#### Data for the task

==> flow/run.sh <==
#!/bin/bash
# the make line also repeats each setting of config.mk as NAME=value (left out here)
make -C /OpenROAD-flow-scripts/flow DESIGN_CONFIG=/design/flow/config.mk WORK_HOME=/design/flow/orfs CLKGATE_MAP_FILE= finish
==> flow/constraint.sdc <==
create_clock -name core_clock -period 10.2 [get_ports {clk}]
set_input_delay 2.0400 -clock core_clock [delete_from_list [all_inputs] [get_ports {clk}]]
set_output_delay 2.0400 -clock core_clock [all_outputs]
set_load 0.01 [all_outputs]
==> flow/config.mk <==
export PLATFORM = sky130hd
export DESIGN_NAME = CPU
export DESIGN_NICKNAME = CPU
export VERILOG_FILES = /design/flow/design.v
export SDC_FILE = /design/flow/constraint.sdc
export NUM_CORES = 4
export LEC_CHECK = 0
export ABC_AREA = 1
export CAP_MARGIN = 35
export CELL_PAD_IN_SITES_GLOBAL_PLACEMENT = 0
export CORE_ASPECT_RATIO = 1.42
export CORE_MARGIN = 2
export CORE_UTILIZATION = 70
export CTS_CLUSTER_DIAMETER = 327
export CTS_CLUSTER_SIZE = 50
export GPL_ROUTABILITY_DRIVEN = 0
export GPL_TIMING_DRIVEN = 0
export HOLD_SLACK_MARGIN = -0.03
export MAX_ROUTING_LAYER = met4
export MIN_ROUTING_LAYER = met1
export PLACE_DENSITY_LB_ADDON = 0.29
export SETUP_SLACK_MARGIN = 0.93
export SLEW_MARGIN = 25
export TNS_END_PERCENT = 90
==> flow/design.v <==
module    Prgm_Counter(clk, reset, PCsrc, address, PCreg);
input                 PCsrc, clk, reset;
input         [8 : 0] address;
output    reg [7 : 0] PCreg;
wire          [7 : 0] temp;
assign    temp = PCreg + 1;
always@(posedge clk, negedge reset)
begin
    if (reset == 0) begin
        PCreg = 0;
	end
    else begin
        if (PCsrc == 1)
            PCreg = temp + address;
        else
            PCreg = temp;
    end
end
endmodule
module ALU (ALUselect, ALUin1, ALUin2, ALUout);
    input		[3  : 0]	ALUselect;
    input		[15 : 0]	ALUin1, ALUin2;
    output	reg	[15 : 0]	ALUout;
    always@(*) 
    begin 
		if  (ALUselect == 0 || ALUselect == 5 || ALUselect == 7 || ALUselect == 8)
			ALUout = ALUin1 + ALUin2;
		else if (ALUselect == 1) 
			ALUout = ALUin1 << ALUin2;
		else if  (ALUselect == 2) 
			ALUout = ALUin1 >> ALUin2;
		else if (ALUselect == 3)
			ALUout = ALUin1 | ALUin2;
		else  if (ALUselect == 4)
			ALUout = ALUin1 & ALUin2;
		else if (ALUselect == 6)
			ALUout = ALUin2;
		else
			ALUout = 0;
    end
endmodule
module Control_Unit(clk, reset, inst_in, opCode, dst, src1, src2, shamt, iconst, jconst, regWrite, memWrite, PCsrc, memtoReg, ALUsrc);
input					clk, reset;
input		[15 : 0]	inst_in;
output		[3  : 0]	opCode;
output		[5  : 0]	iconst; 
output		[8  : 0]	jconst;
output		[2  : 0]	dst, src1, src2, shamt;
output	reg				regWrite, memWrite, PCsrc, memtoReg;  
output	reg	[1  : 0]	ALUsrc;  
assign	opCode	=	inst_in	[3  :  0];
assign	dst		=	inst_in	[6  :  4];
assign	src1	=	inst_in	[9  :  7];
assign	src2	=	inst_in	[12 : 10];
assign	shamt	=	inst_in	[15 : 13];
assign	iconst	=	inst_in	[15 : 10];
assign	jconst	=	inst_in	[12 :  4];
always@(*) begin
    if (reset == 0) begin
        regWrite	= 0;
        memWrite	= 0;
        PCsrc		= 0;
        memtoReg	= 0;
		ALUsrc		= 0;
    end  
    else begin  
        if (opCode < 4'b 1000)
            regWrite = 1'b 1;
        else
            regWrite = 1'b 0;
        if (opCode == 4'b 1000)
            memWrite = 1'b 1;
        else
            memWrite = 1'b 0;
        if (opCode == 4'b 1001)
            PCsrc = 1'b 1;
        else
            PCsrc = 1'b 0;
        if (opCode == 4'b 0111)
            memtoReg = 1'b 1;
        else
            memtoReg = 1'b 0;   
		if (opCode == 4'b 0101 || opCode == 4'b 0110 || opCode == 4'b 0111 || opCode == 4'b 1000)
			ALUsrc = 2'b 01;
		else if (opCode == 4'b 0001 || opCode == 4'b 0010)
			ALUsrc = 2'b 10;
		else
			ALUsrc = 2'b 00;
    end  
end
endmodule
module DataPath (clk, reset, ALUselect, dst, src1, src2, shamt, iconst, regWrite, memtoReg, memWrite, ALUsrc, reg0, reg1, reg2, reg3, reg4, reg5, reg6, reg7, dataMemValue0, dataMemValue1, dataMemValue2, dataMemValue3, dataMemValue4, dataMemValue5, dataMemValue6, dataMemValue7, ALUout, ALUin1, ALUin2, regDataIn);
output		[15 : 0]	reg0, reg1, reg2, reg3, reg4, reg5, reg6, reg7, dataMemValue0, dataMemValue1, dataMemValue2, dataMemValue3, dataMemValue4, dataMemValue5, dataMemValue6, dataMemValue7, ALUout, ALUin1;
output reg	[15 : 0]	ALUin2;
output reg	[15 : 0]	regDataIn;
input					clk, reset, regWrite, memtoReg, memWrite;
input		[1  : 0]	ALUsrc;
input		[2  : 0]	dst, src1, src2, shamt;
input  		[3  : 0]	ALUselect;
input		[5  : 0]	iconst;
reg			[127 : 0]	regFile;
reg			[511 : 0]	dataMem;
localparam	[511 : 0]	DMEM_RESET = {
	{19{16'd0}},
	16'b 0100, 16'b 0011, 16'b 0010, 16'b 0001, 16'b 0101,	 
	16'b 0101, 16'b 1100, 16'b 1000, 16'b 0011,				 
	16'b 0110, 16'b 0001, 16'b 0010, 16'b 0100				 
};
wire		[15 : 0]	nextData;
wire		[15 : 0]	memReadData;
wire		[15 : 0]	dstData;
wire					memInRange;
assign ALUin1	=	regFile[16*src1 +: 16];
assign dstData	=	regFile[16*dst +: 16];
ALU		DP1	(ALUselect, ALUin1, ALUin2, ALUout);
assign	  reg0 = regFile[  0 +: 16];
assign	  reg1 = regFile[ 16 +: 16];
assign    reg2 = regFile[ 32 +: 16];
assign    reg3 = regFile[ 48 +: 16];
assign    reg4 = regFile[ 64 +: 16];
assign    reg5 = regFile[ 80 +: 16];
assign    reg6 = regFile[ 96 +: 16];
assign    reg7 = regFile[112 +: 16];
assign	  dataMemValue0  = dataMem[  0 +: 16];
assign	  dataMemValue1  = dataMem[ 16 +: 16];
assign    dataMemValue2  = dataMem[ 32 +: 16];
assign    dataMemValue3  = dataMem[ 48 +: 16];
assign    dataMemValue4  = dataMem[ 64 +: 16];
assign    dataMemValue5  = dataMem[ 80 +: 16];
assign    dataMemValue6  = dataMem[ 96 +: 16];
assign    dataMemValue7  = dataMem[112 +: 16];
assign memInRange	=	(ALUout[15 : 5] == 11'd0);
assign memReadData	=	memInRange ? dataMem[16*ALUout[4 : 0] +: 16] : 16'd0;
assign nextData		=	(memtoReg == 1) ? memReadData : ALUout;
always@(posedge clk, negedge reset)
begin
	if (reset == 0) begin
		regFile	<=	128'd0;
		dataMem	<=	DMEM_RESET;
	end  
	else begin
		if (regWrite == 1)
			regFile[16*dst +: 16]			<=	nextData;
		if (memWrite == 1 && memInRange)
			dataMem[16*ALUout[4 : 0] +: 16]	<=	dstData;
	end  
end  
always@(posedge clk)
begin
	if (reset == 1)
		regDataIn	<=	nextData;
end
always@(*)
begin
	if (ALUsrc == 0)
		ALUin2	=	regFile[16*src2 +: 16];
	else if (ALUsrc == 1)
		ALUin2 = {10'd0, iconst};
	else if (ALUsrc == 2)
		ALUin2 = {13'd0, shamt};
	else
		ALUin2 = 16'd0;
end
endmodule
module	CPU(clk, reset, instr, pc, reg0, reg1, reg2, reg3, reg4, reg5, reg6, reg7, dataMemValue0, dataMemValue1, dataMemValue2, dataMemValue3, dataMemValue4, dataMemValue5, dataMemValue6, dataMemValue7, ALUout, ALUin1, ALUin2, regDataIn);
output	[15 : 0]	reg0, reg1, reg2, reg3, reg4, reg5, reg6, reg7, dataMemValue0, dataMemValue1, dataMemValue2, dataMemValue3, dataMemValue4, dataMemValue5, dataMemValue6, dataMemValue7, ALUout, ALUin1, ALUin2, regDataIn;
input				clk, reset;
input	[15 : 0]	instr;
output	[7  : 0]	pc;
wire	[7  : 0]	prgm_cntr;
wire 				PCsrc, regWrite, memWrite, memtoReg;
wire	[1  : 0]	ALUsrc;
wire 	[3  : 0]	opCode;
wire	[2	: 0]	dst, src1, src2, shamt;
wire	[5  : 0]	iconst;
wire	[8  : 0]	jconst;
assign pc		=	prgm_cntr;
Prgm_Counter	C1	(clk, reset, PCsrc, jconst, prgm_cntr);
Control_Unit	C2	(clk, reset, instr, opCode, dst, src1, src2, shamt, iconst, jconst, regWrite, memWrite, PCsrc, memtoReg, ALUsrc);
DataPath		C3	(clk, reset, opCode, dst, src1, src2, shamt, iconst, regWrite, memtoReg, memWrite, ALUsrc, reg0, reg1, reg2, reg3, reg4, reg5, reg6, reg7, dataMemValue0, dataMemValue1, dataMemValue2, dataMemValue3, dataMemValue4, dataMemValue5, dataMemValue6, dataMemValue7, ALUout, ALUin1, ALUin2, regDataIn);
endmodule
==> job_summary.md, run 1 <==
### Metrics collected by this job

| Metric | Value |
|---|---|
| Dominant kind of combinational cell | `simple AND/OR/NAND/NOR gates` |
| Die H | `293 um` |
| # IOs | `346` |
| Syn nets | `5978` |
| Grt ovf | `268` |
| Cell row count | `106` |
| FP Util | `70.4%` |
| Post-Syn Area | `41200 um^2` |
| Stop err | `[ERROR GRT-0116] Global routing finished with congestion. Check the congestion regions in the DRC Viewer.` |
| Sink Count | `664` |
| Synth warnings | `4` |
| Total track usage | `70.3%` |
| Seq share, synth | `40.6%` |
| Syn Area/Cell | `6.97 um^2` |
| Synth Instances | `5912` |
| Netlist cell types | `58` |
| Synth top cell by count | `nand2_1` |
| Most frequent cells after synthesis | `1441 x nand2_1, 907 x nand3_1, 873 x inv_1, 629 x dfrtp_1, 349 x o21ai_0` |
| CTS max path bufs | `3` |
| # Cells Yosys | `5912` |
| Stage reached | `global routing (5_1_grt)` |
| Ys async rst share | `97.6%` |
| Chip area in the Yosys report | `41200 um^2` |
| Area after DPL | `46000 um^2` |
| Die ar. | `60800 um^2` |
| CTS root buffer | `clkbuf_16` |
| Yosys top cell by area | `dfrtp_1` |
| Top cell area share | `38.2%` |
| Pre-CTS WS | `0.173 ns` |
| Yosys reg bits | `664` |
| # port buffers | `344` |
| Synth Area in Adders | `1.49%` |
| Post-synth mux share | `0%` |
| Core area | `58500 um^2` |
| Hold-fix buffers, CTS | `0` |
| Num CTS Buffers | `17` |
| Synth area leaders | `dfrtp_1 38%, nand2_1 13%, nand3_1 11%` |
| Number of enable flip-flop cells | `16` |
| Primary FF master, synth | `dfrtp_1` |
| Xor+xnor area frac | `0.319%` |
| HPWL Detailed | `137000 um` |
| Status | `stopped before the end` |
| Simple-gate portion of the synthesized area | `29.3%` |
| Die Wd | `208 um` |
| CTS H-tree depth | `1` |
| Yosys aoi share | `13.1%` |
routing by layer:
metal,overflow,GRT usage [%]
met5,-,-
met4,106,69.6
met3,9,48.5
met2,151,89.2
met1,2,68.7
through the flow:
step                      total power, mW  instances
after floorplan                      4.48       5912
after global placement               5.79       7012
after detailed placement             5.86       7031
after CTS                            6.98       7068
timing repair:
action	in CTS
buffers inserted	5
gates resized	22
cloned	2
endpoints found under the setup margin	13
pin swaps	3
==> run 2, diff against run 1 <==
ABC_AREA = unset   (was 1)
CELL_PAD_IN_SITES_GLOBAL_PLACEMENT = unset   (was 0)
CORE_ASPECT_RATIO = 1.15   (was 1.42)
CORE_UTILIZATION = 60   (was 70)
CTS_CLUSTER_SIZE = unset   (was 50)
GPL_ROUTABILITY_DRIVEN = 1   (was 0)
GPL_TIMING_DRIVEN = unset   (was 0)
MIN_ROUTING_LAYER = unset   (was met1)
PLACE_DENSITY_LB_ADDON = 0.02   (was 0.29)
SETUP_SLACK_MARGIN = -0.25   (was 0.93)
SLEW_MARGIN = 40   (was 25)
clock period = 7.13 ns   (was 10.2 ns; I/O delays follow)
==> run 2 against run 1 <==
Effect of this change:
- the layout now fails its checks (setup timing)
- die size up 8.9%
- synthesized cell count fell by 38%
- area after synthesis decreased by 6.5%
==> job_summary.md, run 2 <==
### Metrics collected by this job

| Metric | Value |
|---|---|
| Status | `complete, but fails checks` |
| Violated Checks | `setup timing` |
| Worst setup margin | `-0.223 ns` |
| Simple-gate portion of the synthesized area | `13.0%` |
| CTS tree | `yes` |
| R2R Setup Slk | `0.99 ns` |
| Pwr/cell area | `245 nW/um^2` |
| # IOs | `346` |
| Top cell area share | `40.8%` |
| Delay-heaviest family, CP | `buffers and inverters` |
| Worst Path Arrival | `5.93 ns` |
| Hold WS | `0.494 ns` |
| # Cells Yosys | `3662` |
| P_comb | `3.46 mW` |
| TritonRoute pass-1 iters | `9` |
| HPWL Detailed | `117000 um` |
| Core area | `63500 um^2` |
| Dominant kind of combinational cell | `multiplexers` |
| Number of enable flip-flop cells | `16` |
| Vias per cell | `7.38` |
| Slew HR | `40.8%` |
| Cell Chain, Critical Path | `clkdlybuf4s50_1 > nor2b_1 > buf_4 > buf_4 > a22o_1 > a211oi_2 > inv_1 > ha_1 > and3_1 > a311oi_1 > buf_4 > nor2_1 > o41ai_2 > xnor2_1 > a221oi_1 > o31ai_2 > buf_4 > clkdlybuf4s50_1` |
| Buffers and inverters on the worst path | `7` |
| Synth warnings | `4` |
| Seq share, synth | `43.4%` |
| Routed WL | `177000 um` |
| Yosys top cell by area | `dfrtp_1` |
| Tool warnings | `48` |
| FP Util | `60.6%` |
| Drt drc | `0` |
| Syn nets | `3728` |
| Sw power | `4.14 mW` |
| Area Growth Syn to Fin | `24.0%` |
| Clock skew | `0.0651 ns` |
| Die ar. | `66300 um^2` |
| First-pass GRT wire length | `256000 um` |
| Clk pwr share | `34.3%` |
| Hold wc startpoint | `C3.dataMem[168]$_DFFE_PN0P_` |
| Synth area leaders | `dfrtp_1 41%, mux2_2 8.5%, mux2_1 7.5%` |
| Main power group | `registers` |
| Logic area | `19300 um^2` |
| Seq power | `4.23 mW` |
| Grt ovf | `0` |
| # port buffers | `345` |
| R2R depth | `27` |
| Gate power share | `29.5%` |
| Sink Count | `664` |
| Worst Hold Endpoint | `C3.dataMem[168]$_DFFE_PN0P_` |
| Clock group power | `4.03 mW` |
| Die Wd | `240 um` |
| Syn Area/Cell | `10.5 um^2` |
| Most Frequent Cell on Critical Path | `buf_4` |
| DP Cell Count | `4927` |
| Power Internal | `7.59 mW` |
| Post-Syn Area | `38500 um^2` |
| Max-slew violation count | `0` |
| Die H | `276 um` |
| Layout Nets | `4212` |
| Worst reg2reg endpoint | `C3.regDataIn[7]$_DFFE_PP_` |
| Hold Fails Final Rpt | `0` |
| Initial antenna violation count | `6` |
| Total track usage | `54.9%` |
| Final Util | `75.2%` |
| Chip area in the Yosys report | `38500 um^2` |
| Switching share of power | `35.3%` |
| Clock Pin Slew Worst Setup and Hold Paths | `0.07 ns` |
| CTS H-tree depth | `3` |
| Filler cells | `3759` |
| Final Setup Violations | `11` |
| Crit path kind | `in2out` |
| CTS max path bufs | `3` |
| Maxcap violations | `0` |
| Required time worst endpoint | `5.70 ns` |
| Vias | `37385` |
| CP Capture Point | `ALUout[11]` |
| Pin count of the biggest net entering global routing | `102` |
| Worst stage delay on the critical path | `0.52 ns` |
| Crit end category | `output port` |
| Leak | `22.2 nW` |
| Netlist cell types | `108` |
| Tightest Pin Transition | `0.886 ns` |
| Crit path max fanout | `10` |
| Synth top cell by count | `dfrtp_1` |
| Seq pwr share | `36.1%` |
| Hold depth | `1` |
| Fin crit period | `7.35 ns` |
| Clk latency of the worst-skew pair | `0.67 ns` |
| Max frequency | `0.136 GHz` |
| Critical path's slowest cell | `clkdlybuf4s50_1` |
| Primary FF master, synth | `dfrtp_1` |
| Ys async rst share | `97.6%` |
| WL per Instance | `35.0 um` |
| Seq. cell area | `16700 um^2` |
| Num CTS Buffers | `70` |
| Post-synth mux share | `22.8%` |
| Final ANT Viol Nets | `0` |
| Levels on crit path | `18` |
| Synth Area in Adders | `1.60%` |
| Most frequent cells after synthesis | `629 x dfrtp_1, 591 x nand2_1, 291 x mux2_2, 258 x mux2_1, 175 x buf_4` |
| CTS root buffer | `clkbuf_16` |
| Xor+xnor area frac | `0.659%` |
| Cycle use final | `103%` |
| Cell row count | `99` |
| Initial DRC Count | `6431` |
| CP Launch Point | `instr[11]` |
| Worst r2r src | `C3.regFile[113]$_DFFE_PN0P_` |
| CP Launch Type | `input port` |
| Gpl congestion | `1.02` |
| Synth Instances | `3662` |
| Fin cells | `5069` |
| Peak supply drop | `0.257 mV` |
| Vias in the first global route | `37331` |
| Hold/Removal Path Class | `reg2reg` |
| Yosys reg bits | `664` |
| Yosys aoi share | `11.6%` |
run 2: cell type report:
type / count / share of cell area (%)
Clock inverter: 33 / 1.06
Sequential cell: 664 / 35.0
Timing Repair Buffer: 818 / 16.7
Multi-Input combinational cell: 2528 / 40.4
Clock buffer: 94 / 4.09
Antenna cell: 10 / 0.0524
Tap cell: 858 / 2.25
Inverter: 64 / 0.516
run 2: metrics by stage:
stage | power [mW] | setup TNS (ns) | instance area [um^2] | worst slack, ns
2_1_floorplan | 5.77 | -2.96 | 38500 | -0.154
3_3_place_gp | 7.43 | -21.44 | 45000 | -0.386
3_5_place_dp | 7.50 | -62.35 | 45200 | -0.455
4_1_cts | 11.5 | -1.75 | 47600 | -0.318
5_1_grt | 11.9 | -4.28 | 47800 | -0.307
6_report | 11.7 | -1.21 | 47800 | -0.223
run 2: per-layer routing:
layer / GRT usage, % / vias to the layer above / routed length [um]
met1: 63.1 / 17890 / 58600
li1: - / 14114 / -
met4: 41.4 / 0 / 18600
met5: - / - / 0
met3: 18.4 / 1449 / 24400
met2: 79.6 / 3932 / 75600
run 2: repair_timing:
item,4_1_cts,5_1_grt
setup buffers,0,5
gates resized,1,20
endpoints found under the setup margin,2,12
pin swaps,0,5
hold buffers,0,0
==> run 3, diff against run 2 <==
ABC_AREA = 1   (was unset)
CAP_MARGIN = 20   (was 35)
CORE_ASPECT_RATIO = unset   (was 1.15)
CORE_UTILIZATION = 72   (was 60)
CTS_CLUSTER_DIAMETER = 349   (was 327)
CTS_CLUSTER_SIZE = 100   (was unset)
GPL_ROUTABILITY_DRIVEN = unset   (was 1)
HOLD_SLACK_MARGIN = unset   (was -0.03)
MAX_ROUTING_LAYER = unset   (was met4)
PLACE_DENSITY = 0.4   (was unset)
PLACE_DENSITY_LB_ADDON = unset   (was 0.02)
SETUP_SLACK_MARGIN = 0.85   (was -0.25)
SLEW_MARGIN = 20   (was 40)
TNS_END_PERCENT = 10   (was 90)
clock period = 2.85 ns   (was 7.13 ns; I/O delays follow)
==> run 3 against run 2 <==
Effect of this change:
- the flow now stops in global routing (5_1_grt)
- die size decreased by 11%
- area after synthesis increased by 6.9%
- synthesized cell count increased by 61%
==> job_summary.md, run 3 <==
### Metrics collected by this job

| Metric | Value |
|---|---|
| Status | `stopped before the end` |
| Stage reached | `global routing (5_1_grt)` |
| Stop err | `[ERROR GRT-0116] Global routing finished with congestion. Check the congestion regions in the DRC Viewer.` |
| Die H | `243 um` |
| Seq share, synth | `40.6%` |
| Netlist cell types | `58` |
| Post-synth mux share | `0%` |
| # IOs | `346` |
| Die ar. | `59100 um^2` |
| Synth top cell by count | `nand2_1` |
| CTS max path bufs | `3` |
| Synth area leaders | `dfrtp_1 38%, nand2_1 13%, nand3_1 11%` |
| FP Util | `72.9%` |
| Num CTS Buffers | `10` |
| Yosys top cell by area | `dfrtp_1` |
| Syn Area/Cell | `6.97 um^2` |
| Gpl congestion | `1.10` |
| CTS root buffer | `clkbuf_16` |
| CTS H-tree depth | `1` |
| Post-Syn Area | `41200 um^2` |
| Syn nets | `5978` |
| Pre-CTS WS | `-3.14 ns` |
| Top cell area share | `38.2%` |
| Primary FF master, synth | `dfrtp_1` |
| Cell row count | `87` |
| Total track usage | `81.8%` |
| Core area | `56500 um^2` |
| Synth warnings | `4` |
| Xor+xnor area frac | `0.319%` |
| Chip area in the Yosys report | `41200 um^2` |
| Synth Area in Adders | `1.49%` |
| Ys async rst share | `97.6%` |
| Number of enable flip-flop cells | `16` |
| Grt ovf | `218` |
| Yosys aoi share | `13.1%` |
| # port buffers | `345` |
| # Cells Yosys | `5912` |
| HPWL Detailed | `123000 um` |
| Die Wd | `243 um` |
| Simple-gate portion of the synthesized area | `29.3%` |
| Sink Count | `664` |
| Yosys reg bits | `664` |
| Dominant kind of combinational cell | `simple AND/OR/NAND/NOR gates` |
| Synth Instances | `5912` |
| Most frequent cells after synthesis | `1441 x nand2_1, 907 x nand3_1, 873 x inv_1, 629 x dfrtp_1, 349 x o21ai_0` |
run 3: stage by stage:
| stage | instances | total power [mW] | hold slack, ns | instance area, um^2 |
|---|---|---|---|---|
| floorplan | 5912 | 16.1 | 0.274 | 41400 |
| global placement | 7282 | 22.8 | 0.459 | 50200 |
| detailed placement | 7282 | 23.3 | 0.476 | 50200 |
| CTS | 7386 | 27.7 | 0.0972 | 52800 |
run 3: timing repair:
| item | CTS |
|---|---|
| pin swaps | 102 |
| setup endpoints to repair | 1165 |
| gates cloned | 10 |
| hold buffers | 1 |
| hold endpoints to repair | 30 |
| setup buffers | 77 |
| resized | 484 |
run 3: per-layer routing:
metal / GRT overflow / global-route usage (%)
met3: 10 / 68.3
met5: 3 / 35.9
met4: 110 / 81.3
met2: 92 / 97.1
met1: 3 / 81.8
==> run 4, diff against run 3 <==
ABC_AREA = unset   (was 1)
CELL_PAD_IN_SITES_DETAIL_PLACEMENT = 1   (was unset)
CORE_ASPECT_RATIO = 0.52   (was unset)
CORE_MARGIN = 3   (was 2)
CORE_UTILIZATION = 48   (was 72)
CTS_CLUSTER_DIAMETER = 66   (was 349)
CTS_CLUSTER_SIZE = 11   (was 100)
MAX_ROUTING_LAYER = met5   (was unset)
MIN_ROUTING_LAYER = met2   (was unset)
PLACE_DENSITY = unset   (was 0.4)
PLACE_DENSITY_LB_ADDON = 0.15   (was unset)
SETUP_SLACK_MARGIN = unset   (was 0.85)
SLEW_MARGIN = 40   (was 20)
TNS_END_PERCENT = 30   (was 10)
clock period = 6.23 ns   (was 2.85 ns; I/O delays follow)
==> run 4 against run 3 <==
Effect of this change:
- the run again fails in global routing (5_1_grt)
- die size is 42% higher
- synthesized cell count is 38% lower
- area after synthesis shrank 6.5%
==> job_summary.md, run 4 <==
### Metrics collected by this job

| Metric | Value |
|---|---|
| Post-synth mux share | `22.8%` |
| Yosys aoi share | `11.6%` |
| Synth Area in Adders | `1.60%` |
| HPWL Detailed | `169000 um` |
| Xor+xnor area frac | `0.659%` |
| CTS root buffer | `clkbuf_16` |
| Dominant kind of combinational cell | `multiplexers` |
| Grt ovf | `3836` |
| Seq share, synth | `43.4%` |
| Core area | `79000 um^2` |
| FP Util | `48.8%` |
| Yosys reg bits | `664` |
| Netlist cell types | `108` |
| Primary FF master, synth | `dfrtp_1` |
| DP Cell Count | `5408` |
| Number of enable flip-flop cells | `16` |
| Post-Syn Area | `38500 um^2` |
| Hold-fix buffers, CTS | `0` |
| Ys async rst share | `97.6%` |
| Die ar. | `83900 um^2` |
| Sink Count | `664` |
| Most frequent cells after synthesis | `629 x dfrtp_1, 591 x nand2_1, 291 x mux2_2, 258 x mux2_1, 175 x buf_4` |
| Syn nets | `3728` |
| Synth Instances | `3662` |
| Stage reached | `global routing (5_1_grt)` |
| Top cell area share | `40.8%` |
| # port buffers | `345` |
| Chip area in the Yosys report | `38500 um^2` |
| Total track usage | `101%` |
| Stop err | `[ERROR GRT-0116] Global routing finished with congestion. Check the congestion regions in the DRC Viewer.` |
| Simple-gate portion of the synthesized area | `13.0%` |
| Die H | `210 um` |
| Synth warnings | `4` |
| Synth area leaders | `dfrtp_1 41%, mux2_2 8.5%, mux2_1 7.5%` |
| Die Wd | `399 um` |
| Cell row count | `74` |
| Gpl congestion | `1.22` |
| CTS H-tree depth | `3` |
| CTS max path bufs | `3` |
| # Cells Yosys | `3662` |
| Synth top cell by count | `dfrtp_1` |
| Yosys top cell by area | `dfrtp_1` |
| Status | `stopped before the end` |
| # IOs | `346` |
| Syn Area/Cell | `10.5 um^2` |
| Num CTS Buffers | `71` |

#### Try it
Reproduce exactly the entries above, limited to the lines from the one with "WL per Instance" through the one with "Initial DRC Count", both included.

#### Problem solution
| WL per Instance | `35.0 um` |
| Seq. cell area | `16700 um^2` |
| Num CTS Buffers | `70` |
| Post-synth mux share | `22.8%` |
| Final ANT Viol Nets | `0` |
| Levels on crit path | `18` |
| Synth Area in Adders | `1.60%` |
| Most frequent cells after synthesis | `629 x dfrtp_1, 591 x nand2_1, 291 x mux2_2, 258 x mux2_1, 175 x buf_4` |
| CTS root buffer | `clkbuf_16` |
| Xor+xnor area frac | `0.659%` |
| Cycle use final | `103%` |
| Cell row count | `99` |
| Initial DRC Count | `6431` |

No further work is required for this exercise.